* Exercise material:

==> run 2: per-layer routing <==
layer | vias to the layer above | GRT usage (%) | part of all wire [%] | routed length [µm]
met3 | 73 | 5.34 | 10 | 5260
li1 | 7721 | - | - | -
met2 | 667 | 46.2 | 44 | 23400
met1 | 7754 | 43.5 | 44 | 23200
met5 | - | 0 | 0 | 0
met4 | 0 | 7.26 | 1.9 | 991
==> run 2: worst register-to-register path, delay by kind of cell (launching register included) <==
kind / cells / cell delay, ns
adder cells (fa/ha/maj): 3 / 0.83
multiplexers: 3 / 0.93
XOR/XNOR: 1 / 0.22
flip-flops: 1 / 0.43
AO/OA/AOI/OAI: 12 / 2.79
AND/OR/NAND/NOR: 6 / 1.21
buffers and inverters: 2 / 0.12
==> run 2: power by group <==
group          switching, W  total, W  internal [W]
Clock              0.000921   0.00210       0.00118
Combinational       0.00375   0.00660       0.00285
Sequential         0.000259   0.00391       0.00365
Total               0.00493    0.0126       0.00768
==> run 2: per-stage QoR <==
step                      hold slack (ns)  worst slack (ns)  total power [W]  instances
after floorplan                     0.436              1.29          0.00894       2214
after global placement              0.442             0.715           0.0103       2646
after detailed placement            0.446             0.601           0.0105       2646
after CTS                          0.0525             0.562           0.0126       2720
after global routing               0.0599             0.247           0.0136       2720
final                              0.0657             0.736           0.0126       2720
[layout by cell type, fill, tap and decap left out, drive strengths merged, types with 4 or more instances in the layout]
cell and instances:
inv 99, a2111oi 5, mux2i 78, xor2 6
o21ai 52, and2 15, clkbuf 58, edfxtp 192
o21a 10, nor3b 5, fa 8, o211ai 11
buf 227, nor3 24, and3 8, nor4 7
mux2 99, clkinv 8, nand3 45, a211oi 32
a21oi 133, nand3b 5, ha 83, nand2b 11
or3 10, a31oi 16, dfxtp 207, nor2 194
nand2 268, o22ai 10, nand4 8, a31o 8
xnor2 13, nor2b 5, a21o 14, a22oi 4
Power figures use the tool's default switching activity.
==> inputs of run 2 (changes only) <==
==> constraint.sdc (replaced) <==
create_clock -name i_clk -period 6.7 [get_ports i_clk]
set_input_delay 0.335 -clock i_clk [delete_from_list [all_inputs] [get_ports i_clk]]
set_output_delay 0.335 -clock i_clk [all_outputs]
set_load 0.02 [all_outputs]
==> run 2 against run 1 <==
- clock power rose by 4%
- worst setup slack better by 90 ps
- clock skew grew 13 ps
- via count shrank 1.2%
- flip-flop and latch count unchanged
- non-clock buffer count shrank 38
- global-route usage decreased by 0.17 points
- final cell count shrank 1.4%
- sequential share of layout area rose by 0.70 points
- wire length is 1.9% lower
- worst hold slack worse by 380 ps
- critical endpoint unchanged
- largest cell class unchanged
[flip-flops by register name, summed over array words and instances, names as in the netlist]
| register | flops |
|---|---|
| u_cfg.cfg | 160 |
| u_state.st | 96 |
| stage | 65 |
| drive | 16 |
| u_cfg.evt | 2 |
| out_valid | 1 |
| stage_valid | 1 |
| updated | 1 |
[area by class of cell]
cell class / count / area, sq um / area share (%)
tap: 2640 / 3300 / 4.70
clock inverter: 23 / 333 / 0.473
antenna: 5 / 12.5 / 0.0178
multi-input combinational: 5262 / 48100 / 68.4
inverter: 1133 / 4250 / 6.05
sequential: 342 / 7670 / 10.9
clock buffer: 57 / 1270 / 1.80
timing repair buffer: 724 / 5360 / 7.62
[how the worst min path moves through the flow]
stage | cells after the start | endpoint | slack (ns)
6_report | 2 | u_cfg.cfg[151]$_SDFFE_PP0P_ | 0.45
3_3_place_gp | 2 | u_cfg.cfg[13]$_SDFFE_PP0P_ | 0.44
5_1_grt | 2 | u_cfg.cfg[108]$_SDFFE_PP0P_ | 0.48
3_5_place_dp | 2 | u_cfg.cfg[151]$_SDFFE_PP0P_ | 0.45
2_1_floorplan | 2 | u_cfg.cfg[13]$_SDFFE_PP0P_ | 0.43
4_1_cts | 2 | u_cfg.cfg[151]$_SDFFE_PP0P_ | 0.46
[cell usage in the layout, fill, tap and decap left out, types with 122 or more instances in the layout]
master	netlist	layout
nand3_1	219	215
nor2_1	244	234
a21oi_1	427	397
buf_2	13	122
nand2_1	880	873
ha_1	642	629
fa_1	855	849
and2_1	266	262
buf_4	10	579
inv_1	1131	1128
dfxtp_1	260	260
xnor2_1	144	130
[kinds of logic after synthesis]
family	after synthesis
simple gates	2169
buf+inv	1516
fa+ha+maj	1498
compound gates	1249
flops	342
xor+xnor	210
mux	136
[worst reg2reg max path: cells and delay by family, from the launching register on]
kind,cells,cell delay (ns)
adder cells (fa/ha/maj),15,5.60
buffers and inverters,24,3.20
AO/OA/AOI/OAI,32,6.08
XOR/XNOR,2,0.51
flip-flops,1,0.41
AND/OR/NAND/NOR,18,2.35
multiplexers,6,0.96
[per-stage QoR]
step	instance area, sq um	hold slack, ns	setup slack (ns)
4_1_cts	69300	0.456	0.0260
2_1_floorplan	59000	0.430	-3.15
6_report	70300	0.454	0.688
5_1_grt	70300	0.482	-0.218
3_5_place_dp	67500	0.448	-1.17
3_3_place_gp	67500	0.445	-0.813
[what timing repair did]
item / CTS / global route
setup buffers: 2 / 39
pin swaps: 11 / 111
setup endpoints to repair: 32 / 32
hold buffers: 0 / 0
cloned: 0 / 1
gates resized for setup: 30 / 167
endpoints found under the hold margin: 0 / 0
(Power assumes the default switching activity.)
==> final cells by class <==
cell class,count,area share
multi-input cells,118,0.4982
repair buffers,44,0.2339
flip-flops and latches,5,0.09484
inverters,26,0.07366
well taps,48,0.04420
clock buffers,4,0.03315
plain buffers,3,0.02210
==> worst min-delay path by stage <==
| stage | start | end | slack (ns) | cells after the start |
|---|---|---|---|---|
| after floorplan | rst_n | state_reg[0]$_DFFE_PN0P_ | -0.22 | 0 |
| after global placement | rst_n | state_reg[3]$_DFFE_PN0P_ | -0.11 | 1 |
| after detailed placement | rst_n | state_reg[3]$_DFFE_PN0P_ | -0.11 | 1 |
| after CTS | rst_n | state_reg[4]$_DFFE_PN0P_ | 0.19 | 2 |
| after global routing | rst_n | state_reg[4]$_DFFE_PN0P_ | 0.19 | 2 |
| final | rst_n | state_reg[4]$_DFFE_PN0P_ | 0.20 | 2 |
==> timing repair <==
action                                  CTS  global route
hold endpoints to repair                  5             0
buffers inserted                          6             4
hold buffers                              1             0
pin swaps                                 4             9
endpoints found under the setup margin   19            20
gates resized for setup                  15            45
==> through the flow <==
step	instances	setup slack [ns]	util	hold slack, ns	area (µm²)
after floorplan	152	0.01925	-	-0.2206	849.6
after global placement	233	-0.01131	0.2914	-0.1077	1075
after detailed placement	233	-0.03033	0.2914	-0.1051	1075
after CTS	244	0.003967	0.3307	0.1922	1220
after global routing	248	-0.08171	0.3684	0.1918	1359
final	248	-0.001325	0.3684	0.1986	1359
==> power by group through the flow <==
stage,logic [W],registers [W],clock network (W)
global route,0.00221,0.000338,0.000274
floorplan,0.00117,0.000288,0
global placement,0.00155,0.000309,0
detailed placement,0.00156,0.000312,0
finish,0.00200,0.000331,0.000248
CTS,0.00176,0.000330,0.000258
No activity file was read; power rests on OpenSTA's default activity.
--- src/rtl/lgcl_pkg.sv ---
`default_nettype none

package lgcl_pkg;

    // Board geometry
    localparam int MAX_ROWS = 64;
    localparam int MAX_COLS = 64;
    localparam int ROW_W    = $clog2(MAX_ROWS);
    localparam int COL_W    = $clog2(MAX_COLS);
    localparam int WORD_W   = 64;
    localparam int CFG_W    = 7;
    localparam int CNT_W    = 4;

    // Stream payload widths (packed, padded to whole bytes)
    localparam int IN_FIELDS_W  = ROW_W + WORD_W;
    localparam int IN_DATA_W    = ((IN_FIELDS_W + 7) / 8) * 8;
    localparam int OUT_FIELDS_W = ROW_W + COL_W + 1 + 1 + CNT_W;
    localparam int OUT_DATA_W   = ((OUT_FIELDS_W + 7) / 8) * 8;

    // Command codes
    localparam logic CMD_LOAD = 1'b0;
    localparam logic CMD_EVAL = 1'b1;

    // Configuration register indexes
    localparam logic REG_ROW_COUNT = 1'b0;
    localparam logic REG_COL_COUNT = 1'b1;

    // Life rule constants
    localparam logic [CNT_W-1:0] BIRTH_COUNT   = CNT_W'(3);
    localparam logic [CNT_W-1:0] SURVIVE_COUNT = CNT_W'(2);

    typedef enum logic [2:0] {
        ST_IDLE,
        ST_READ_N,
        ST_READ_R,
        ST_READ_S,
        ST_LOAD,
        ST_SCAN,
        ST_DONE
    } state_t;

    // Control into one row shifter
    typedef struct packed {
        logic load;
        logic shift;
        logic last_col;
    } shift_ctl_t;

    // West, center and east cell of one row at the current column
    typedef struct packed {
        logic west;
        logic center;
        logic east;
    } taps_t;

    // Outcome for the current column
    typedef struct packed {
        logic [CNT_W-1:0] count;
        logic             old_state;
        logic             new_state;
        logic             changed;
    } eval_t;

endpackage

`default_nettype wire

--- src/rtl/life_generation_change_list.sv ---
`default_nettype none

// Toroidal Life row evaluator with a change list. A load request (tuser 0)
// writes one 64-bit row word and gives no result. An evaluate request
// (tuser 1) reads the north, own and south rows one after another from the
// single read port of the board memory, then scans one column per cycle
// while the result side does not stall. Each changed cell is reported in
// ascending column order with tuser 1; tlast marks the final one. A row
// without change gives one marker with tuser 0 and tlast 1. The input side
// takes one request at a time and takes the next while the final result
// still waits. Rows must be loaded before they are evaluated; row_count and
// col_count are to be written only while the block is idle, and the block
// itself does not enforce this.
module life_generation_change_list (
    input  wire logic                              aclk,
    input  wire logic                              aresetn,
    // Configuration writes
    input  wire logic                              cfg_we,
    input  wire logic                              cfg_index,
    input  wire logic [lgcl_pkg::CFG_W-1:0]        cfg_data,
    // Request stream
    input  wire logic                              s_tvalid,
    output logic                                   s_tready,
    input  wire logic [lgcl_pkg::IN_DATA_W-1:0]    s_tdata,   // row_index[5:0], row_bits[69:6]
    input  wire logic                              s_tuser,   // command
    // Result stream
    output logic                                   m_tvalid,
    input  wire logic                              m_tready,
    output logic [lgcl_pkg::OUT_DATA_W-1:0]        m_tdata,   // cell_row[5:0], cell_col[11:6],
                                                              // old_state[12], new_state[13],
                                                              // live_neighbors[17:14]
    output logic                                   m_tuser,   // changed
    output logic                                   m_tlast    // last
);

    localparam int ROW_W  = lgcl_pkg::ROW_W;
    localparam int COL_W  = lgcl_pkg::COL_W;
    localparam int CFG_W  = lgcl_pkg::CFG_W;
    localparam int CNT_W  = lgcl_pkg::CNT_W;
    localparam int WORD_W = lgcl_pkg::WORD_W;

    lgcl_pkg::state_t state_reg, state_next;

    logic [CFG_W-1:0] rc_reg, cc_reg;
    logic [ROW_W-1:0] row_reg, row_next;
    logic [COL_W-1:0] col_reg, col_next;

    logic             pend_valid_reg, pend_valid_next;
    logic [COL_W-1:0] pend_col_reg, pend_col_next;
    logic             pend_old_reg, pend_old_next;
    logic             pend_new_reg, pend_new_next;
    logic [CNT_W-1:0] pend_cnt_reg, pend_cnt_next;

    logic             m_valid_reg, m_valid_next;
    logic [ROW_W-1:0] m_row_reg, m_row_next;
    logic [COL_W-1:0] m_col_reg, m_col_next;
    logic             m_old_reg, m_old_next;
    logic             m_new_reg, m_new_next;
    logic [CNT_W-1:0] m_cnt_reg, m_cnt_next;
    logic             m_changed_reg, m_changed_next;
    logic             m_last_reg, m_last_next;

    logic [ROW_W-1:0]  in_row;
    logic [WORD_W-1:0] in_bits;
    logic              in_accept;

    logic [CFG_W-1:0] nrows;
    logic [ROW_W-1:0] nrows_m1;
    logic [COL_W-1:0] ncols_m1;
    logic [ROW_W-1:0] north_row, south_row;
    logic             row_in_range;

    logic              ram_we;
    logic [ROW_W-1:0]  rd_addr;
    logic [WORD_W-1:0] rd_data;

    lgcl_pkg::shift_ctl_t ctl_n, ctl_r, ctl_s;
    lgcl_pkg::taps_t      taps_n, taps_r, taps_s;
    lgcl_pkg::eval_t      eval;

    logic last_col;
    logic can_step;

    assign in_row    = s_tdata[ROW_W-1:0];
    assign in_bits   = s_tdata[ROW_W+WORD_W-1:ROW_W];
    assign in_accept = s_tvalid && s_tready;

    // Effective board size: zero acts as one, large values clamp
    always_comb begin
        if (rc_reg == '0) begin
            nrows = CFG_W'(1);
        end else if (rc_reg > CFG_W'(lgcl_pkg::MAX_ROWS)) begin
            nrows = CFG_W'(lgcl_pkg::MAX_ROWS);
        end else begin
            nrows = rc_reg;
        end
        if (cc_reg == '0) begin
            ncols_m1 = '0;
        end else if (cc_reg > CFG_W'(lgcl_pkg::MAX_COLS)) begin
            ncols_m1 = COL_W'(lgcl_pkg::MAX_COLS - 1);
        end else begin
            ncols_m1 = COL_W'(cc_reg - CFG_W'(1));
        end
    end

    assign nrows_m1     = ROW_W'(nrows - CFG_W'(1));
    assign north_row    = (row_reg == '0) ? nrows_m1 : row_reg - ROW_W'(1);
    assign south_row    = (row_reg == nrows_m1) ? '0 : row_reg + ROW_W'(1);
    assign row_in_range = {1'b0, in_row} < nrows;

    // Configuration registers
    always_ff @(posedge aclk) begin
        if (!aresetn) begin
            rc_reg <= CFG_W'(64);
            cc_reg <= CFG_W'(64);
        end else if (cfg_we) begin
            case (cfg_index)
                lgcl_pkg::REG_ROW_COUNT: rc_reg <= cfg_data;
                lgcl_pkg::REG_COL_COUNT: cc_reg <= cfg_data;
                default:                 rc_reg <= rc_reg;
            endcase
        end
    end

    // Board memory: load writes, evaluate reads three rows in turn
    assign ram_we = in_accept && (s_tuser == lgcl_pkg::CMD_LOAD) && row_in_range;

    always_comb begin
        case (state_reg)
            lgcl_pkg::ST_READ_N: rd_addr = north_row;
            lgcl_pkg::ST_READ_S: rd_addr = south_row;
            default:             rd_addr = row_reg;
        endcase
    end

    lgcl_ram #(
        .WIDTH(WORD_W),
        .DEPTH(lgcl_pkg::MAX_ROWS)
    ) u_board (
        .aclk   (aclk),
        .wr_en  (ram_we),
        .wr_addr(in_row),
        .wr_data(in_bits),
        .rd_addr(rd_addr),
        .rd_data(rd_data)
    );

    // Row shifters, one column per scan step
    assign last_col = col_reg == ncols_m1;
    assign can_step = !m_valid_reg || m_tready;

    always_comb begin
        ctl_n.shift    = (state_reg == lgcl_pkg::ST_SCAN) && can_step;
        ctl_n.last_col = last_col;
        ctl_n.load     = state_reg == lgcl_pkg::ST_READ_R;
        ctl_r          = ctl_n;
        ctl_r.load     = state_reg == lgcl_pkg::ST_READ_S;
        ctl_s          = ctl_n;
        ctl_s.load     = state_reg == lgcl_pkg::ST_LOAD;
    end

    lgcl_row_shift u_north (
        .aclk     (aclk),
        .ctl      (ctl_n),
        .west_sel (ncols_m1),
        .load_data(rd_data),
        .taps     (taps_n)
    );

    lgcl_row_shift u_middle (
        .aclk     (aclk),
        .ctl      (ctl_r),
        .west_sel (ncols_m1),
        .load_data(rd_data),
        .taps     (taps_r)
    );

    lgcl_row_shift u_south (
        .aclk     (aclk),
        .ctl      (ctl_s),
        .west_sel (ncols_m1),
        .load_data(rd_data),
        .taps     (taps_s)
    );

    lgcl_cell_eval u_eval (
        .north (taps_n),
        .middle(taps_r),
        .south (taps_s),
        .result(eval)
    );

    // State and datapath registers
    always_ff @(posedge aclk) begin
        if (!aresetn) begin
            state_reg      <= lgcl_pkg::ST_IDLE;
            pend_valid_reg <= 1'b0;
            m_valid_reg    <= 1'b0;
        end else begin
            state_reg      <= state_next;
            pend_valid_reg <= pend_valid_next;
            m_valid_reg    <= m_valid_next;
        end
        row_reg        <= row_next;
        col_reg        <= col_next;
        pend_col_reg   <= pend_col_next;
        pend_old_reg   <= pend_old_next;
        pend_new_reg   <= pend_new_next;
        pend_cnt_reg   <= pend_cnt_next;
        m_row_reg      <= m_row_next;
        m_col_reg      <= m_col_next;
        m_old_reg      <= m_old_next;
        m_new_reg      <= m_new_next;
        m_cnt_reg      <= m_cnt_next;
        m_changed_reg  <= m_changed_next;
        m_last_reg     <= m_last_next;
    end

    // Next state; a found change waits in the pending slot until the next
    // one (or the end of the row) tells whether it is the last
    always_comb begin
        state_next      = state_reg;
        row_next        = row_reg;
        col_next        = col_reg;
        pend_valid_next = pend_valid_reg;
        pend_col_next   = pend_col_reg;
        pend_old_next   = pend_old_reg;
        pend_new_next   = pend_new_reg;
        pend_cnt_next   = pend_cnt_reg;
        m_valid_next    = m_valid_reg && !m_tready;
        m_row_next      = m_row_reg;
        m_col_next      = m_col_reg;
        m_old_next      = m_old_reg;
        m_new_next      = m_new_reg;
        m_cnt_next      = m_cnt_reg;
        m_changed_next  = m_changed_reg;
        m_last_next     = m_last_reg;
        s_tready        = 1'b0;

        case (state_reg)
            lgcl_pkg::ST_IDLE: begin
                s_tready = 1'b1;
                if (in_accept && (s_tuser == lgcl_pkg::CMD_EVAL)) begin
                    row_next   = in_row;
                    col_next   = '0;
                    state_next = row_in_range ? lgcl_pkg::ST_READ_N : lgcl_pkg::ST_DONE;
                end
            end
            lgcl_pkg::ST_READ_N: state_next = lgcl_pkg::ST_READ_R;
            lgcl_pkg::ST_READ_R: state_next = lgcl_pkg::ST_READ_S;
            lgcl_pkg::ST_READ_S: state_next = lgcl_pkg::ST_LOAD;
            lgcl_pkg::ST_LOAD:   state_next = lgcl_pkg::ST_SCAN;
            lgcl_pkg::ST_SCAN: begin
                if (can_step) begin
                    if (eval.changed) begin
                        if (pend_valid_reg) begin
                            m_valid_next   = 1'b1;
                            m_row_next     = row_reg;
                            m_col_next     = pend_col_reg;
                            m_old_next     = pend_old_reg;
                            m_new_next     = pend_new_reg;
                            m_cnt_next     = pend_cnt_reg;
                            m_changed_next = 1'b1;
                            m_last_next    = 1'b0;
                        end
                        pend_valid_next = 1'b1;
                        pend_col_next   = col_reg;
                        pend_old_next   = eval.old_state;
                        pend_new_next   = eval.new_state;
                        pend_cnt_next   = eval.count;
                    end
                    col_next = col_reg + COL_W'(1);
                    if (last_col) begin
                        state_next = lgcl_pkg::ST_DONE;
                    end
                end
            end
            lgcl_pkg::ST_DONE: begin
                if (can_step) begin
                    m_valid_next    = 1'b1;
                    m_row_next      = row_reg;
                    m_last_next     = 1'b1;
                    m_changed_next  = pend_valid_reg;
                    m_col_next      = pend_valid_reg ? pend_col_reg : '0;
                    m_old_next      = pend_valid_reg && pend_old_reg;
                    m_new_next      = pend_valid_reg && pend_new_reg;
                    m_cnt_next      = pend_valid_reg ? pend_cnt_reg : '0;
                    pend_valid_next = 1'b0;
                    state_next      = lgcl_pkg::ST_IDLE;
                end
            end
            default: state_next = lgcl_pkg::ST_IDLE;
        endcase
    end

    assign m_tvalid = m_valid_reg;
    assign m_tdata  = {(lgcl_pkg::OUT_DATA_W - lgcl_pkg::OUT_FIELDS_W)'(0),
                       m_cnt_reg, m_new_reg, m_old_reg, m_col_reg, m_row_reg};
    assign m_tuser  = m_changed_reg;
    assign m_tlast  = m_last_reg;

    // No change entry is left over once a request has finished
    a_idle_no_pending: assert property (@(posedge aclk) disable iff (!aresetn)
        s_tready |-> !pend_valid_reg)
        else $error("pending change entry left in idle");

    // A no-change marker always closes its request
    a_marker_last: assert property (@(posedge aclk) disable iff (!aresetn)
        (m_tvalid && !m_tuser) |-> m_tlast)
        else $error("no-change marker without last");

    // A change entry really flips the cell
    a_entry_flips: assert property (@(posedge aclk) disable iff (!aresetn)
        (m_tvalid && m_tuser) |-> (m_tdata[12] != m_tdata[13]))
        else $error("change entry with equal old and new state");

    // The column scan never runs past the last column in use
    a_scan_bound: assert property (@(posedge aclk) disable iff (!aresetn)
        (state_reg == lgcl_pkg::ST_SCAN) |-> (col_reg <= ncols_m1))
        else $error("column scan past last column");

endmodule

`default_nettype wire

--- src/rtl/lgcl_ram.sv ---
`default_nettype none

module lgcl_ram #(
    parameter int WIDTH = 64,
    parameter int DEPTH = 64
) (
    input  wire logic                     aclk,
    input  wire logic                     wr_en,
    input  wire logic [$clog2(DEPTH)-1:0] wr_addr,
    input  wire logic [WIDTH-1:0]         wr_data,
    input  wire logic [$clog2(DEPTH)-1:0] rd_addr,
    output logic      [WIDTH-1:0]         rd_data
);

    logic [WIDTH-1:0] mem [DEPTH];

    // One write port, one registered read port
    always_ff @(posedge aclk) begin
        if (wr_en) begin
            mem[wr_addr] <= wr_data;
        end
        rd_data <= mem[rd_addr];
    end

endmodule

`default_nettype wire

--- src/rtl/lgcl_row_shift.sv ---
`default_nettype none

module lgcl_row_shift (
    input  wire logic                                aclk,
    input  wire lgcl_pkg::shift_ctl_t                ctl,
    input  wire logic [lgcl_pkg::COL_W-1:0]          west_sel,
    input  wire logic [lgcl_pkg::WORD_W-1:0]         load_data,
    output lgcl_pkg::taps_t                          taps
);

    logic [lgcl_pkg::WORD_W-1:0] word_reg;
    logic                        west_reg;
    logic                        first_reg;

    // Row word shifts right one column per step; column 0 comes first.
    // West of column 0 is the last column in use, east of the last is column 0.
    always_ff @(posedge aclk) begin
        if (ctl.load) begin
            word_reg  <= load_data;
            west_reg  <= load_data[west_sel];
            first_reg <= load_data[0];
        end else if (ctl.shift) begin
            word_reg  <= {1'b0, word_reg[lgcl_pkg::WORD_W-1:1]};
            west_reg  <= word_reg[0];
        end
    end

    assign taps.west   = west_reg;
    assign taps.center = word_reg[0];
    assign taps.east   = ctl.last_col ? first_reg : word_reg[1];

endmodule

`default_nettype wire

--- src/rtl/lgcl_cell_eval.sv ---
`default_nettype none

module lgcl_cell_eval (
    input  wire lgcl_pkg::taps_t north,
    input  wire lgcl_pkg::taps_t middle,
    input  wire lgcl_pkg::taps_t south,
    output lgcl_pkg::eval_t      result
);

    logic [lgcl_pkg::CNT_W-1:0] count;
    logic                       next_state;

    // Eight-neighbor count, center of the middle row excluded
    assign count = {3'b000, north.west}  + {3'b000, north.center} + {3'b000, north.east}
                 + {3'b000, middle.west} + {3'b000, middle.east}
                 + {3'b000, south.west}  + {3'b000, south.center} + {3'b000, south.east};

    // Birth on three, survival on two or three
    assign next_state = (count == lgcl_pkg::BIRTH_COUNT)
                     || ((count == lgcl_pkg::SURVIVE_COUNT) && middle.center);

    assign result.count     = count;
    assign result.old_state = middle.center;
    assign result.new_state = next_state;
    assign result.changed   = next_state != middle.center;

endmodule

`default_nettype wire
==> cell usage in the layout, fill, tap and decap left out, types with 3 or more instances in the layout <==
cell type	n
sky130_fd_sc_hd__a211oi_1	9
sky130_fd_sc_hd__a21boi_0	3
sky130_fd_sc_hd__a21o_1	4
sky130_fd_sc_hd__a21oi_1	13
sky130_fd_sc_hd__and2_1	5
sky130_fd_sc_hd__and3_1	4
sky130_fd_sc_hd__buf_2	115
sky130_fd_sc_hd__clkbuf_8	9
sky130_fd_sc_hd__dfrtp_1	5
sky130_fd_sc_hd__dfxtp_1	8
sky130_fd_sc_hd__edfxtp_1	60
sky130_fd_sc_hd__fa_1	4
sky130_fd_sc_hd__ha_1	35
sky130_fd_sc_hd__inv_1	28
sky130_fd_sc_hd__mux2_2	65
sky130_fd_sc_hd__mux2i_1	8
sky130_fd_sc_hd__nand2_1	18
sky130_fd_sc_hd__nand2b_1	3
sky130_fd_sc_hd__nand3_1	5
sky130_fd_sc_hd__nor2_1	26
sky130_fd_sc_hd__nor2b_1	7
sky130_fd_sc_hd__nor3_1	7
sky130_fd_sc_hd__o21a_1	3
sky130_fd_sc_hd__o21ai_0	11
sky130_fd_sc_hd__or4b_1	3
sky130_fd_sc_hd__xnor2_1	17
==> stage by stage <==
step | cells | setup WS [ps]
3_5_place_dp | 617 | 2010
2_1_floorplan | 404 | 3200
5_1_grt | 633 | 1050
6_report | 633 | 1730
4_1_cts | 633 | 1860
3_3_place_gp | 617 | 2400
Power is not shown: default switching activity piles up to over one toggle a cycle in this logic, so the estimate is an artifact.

* About this exercise: From the records above, pull out each line that has "rose".

* Answer box:
- clock power rose by 4%
- sequential share of layout area rose by 0.70 points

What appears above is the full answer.